Article Details

India's Taxability of Individual equity Shareholders' dividend income from domestic companies | Original Article

Madireddi Ssv Srikumar*, in Journal of Advances and Scholarly Researches in Allied Education | Multidisciplinary Academic Research

ABSTRACT:

Since the instituting of the Income Tax Act, 1961, dividend income has been taxed in India under the heading of other sources. As a result of the many revisions made throughout time, taxation on dividend income has witnessed considerable turbulence. The way dividends are taxed has also changed. A dividend distribution tax was also imposed on domestic corporations whose earnings were either now being distributed to shareholders or had accrued in the previous year and were used to pay dividends to those shareholders.

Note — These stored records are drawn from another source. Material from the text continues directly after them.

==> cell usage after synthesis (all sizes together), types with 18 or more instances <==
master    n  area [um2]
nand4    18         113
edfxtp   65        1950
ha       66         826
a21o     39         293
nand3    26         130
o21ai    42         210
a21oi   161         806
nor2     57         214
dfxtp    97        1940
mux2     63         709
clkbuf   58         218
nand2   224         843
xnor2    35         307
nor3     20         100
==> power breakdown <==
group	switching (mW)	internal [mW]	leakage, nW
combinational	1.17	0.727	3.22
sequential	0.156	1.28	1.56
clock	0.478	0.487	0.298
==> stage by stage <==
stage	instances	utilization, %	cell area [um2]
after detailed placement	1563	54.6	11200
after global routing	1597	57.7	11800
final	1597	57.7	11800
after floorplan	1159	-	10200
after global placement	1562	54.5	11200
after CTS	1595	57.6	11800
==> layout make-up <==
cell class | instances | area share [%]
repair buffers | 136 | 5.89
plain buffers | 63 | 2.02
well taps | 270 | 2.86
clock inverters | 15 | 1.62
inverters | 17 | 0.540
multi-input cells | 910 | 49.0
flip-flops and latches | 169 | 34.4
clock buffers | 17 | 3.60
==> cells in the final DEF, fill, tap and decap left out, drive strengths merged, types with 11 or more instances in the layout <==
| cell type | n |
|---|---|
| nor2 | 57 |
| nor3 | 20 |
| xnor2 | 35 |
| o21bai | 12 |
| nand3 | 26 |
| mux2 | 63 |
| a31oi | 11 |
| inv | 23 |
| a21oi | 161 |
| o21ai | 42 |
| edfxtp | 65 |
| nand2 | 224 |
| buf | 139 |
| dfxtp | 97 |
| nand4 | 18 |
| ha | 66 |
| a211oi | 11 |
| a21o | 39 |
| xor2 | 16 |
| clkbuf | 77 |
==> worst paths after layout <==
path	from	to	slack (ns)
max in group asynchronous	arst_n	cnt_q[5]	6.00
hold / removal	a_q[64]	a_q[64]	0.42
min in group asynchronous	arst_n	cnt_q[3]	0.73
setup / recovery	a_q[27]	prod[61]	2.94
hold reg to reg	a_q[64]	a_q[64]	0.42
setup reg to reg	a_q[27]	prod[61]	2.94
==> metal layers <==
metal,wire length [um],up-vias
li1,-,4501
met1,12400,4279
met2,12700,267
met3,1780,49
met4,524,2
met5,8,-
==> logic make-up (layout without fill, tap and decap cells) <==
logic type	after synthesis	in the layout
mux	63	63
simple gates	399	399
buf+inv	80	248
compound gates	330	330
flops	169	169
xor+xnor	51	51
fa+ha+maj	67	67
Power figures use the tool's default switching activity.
$ cat src/hw/rtl/tlw_back.sv
// ----------------------------------------------------------------------------
// tlw_back
// Expands each queued command into one or two results through an output
// register.
// ----------------------------------------------------------------------------
module tlw_back (
	input  logic              clk,
	input  logic              arst_n,
	input  logic              q_not_empty,
	input  tlw_pkg::tlw_cmd_t q_head,
	output logic              q_pop,
	output logic              out_valid,
	input  logic              out_stall,
	output logic              kind,
	output logic [7:0]        out_char,
	output logic              last_of_run
);

	logic       valid_q;
	logic       end_done_q;
	logic       kind_q;
	logic [7:0] char_q;
	logic       last_q;

	logic       load;
	logic       take_end;

	assign out_valid   = valid_q;
	assign kind        = kind_q;
	assign out_char    = char_q;
	assign last_of_run = last_q;

	// Output register free and a command waiting
	assign load     = q_not_empty && (!valid_q || !out_stall);
	assign take_end = q_head.has_end && !end_done_q;
	assign q_pop    = load && (!take_end || !q_head.has_char);

	// Hold control state of the output register
	always_ff @(posedge clk or negedge arst_n) begin
		if (!arst_n) begin
			valid_q    <= 1'b0;
			end_done_q <= 1'b0;
		end else begin
			if (load) begin
				valid_q    <= 1'b1;
				end_done_q <= take_end && q_head.has_char;
			end else if (!out_stall) begin
				valid_q <= 1'b0;
			end
		end
	end

	// Load the result payload
	always_ff @(posedge clk) begin
		if (load) begin
			if (take_end) begin
				kind_q <= tlw_pkg::KIND_LINE_END;
				char_q <= 8'h00;
				last_q <= !q_head.has_char;
			end else begin
				kind_q <= tlw_pkg::KIND_CHAR;
				char_q <= q_head.ch;
				last_q <= 1'b1;
			end
		end
	end

endmodule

However, recipient shares are now again subject to tax on the distribution. This move would have wreaked havoc on both the stockholders who received their dividends and the firms that distribute their income. From 1997 through 2020, this paper looks at the tax treatment of dividend income from domestic corporations on equity shares in the hands of individual shareholders. Dividends are paid out to investors in the form of stock or mutual fund shares. Many of their stock and mutual fund assets pay out dividends to investors. That's why a lot of you are worried about whether or not you'll have to pay taxes on the profits you get from your investments. The taxation of dividend income is thus something that we should investigate more.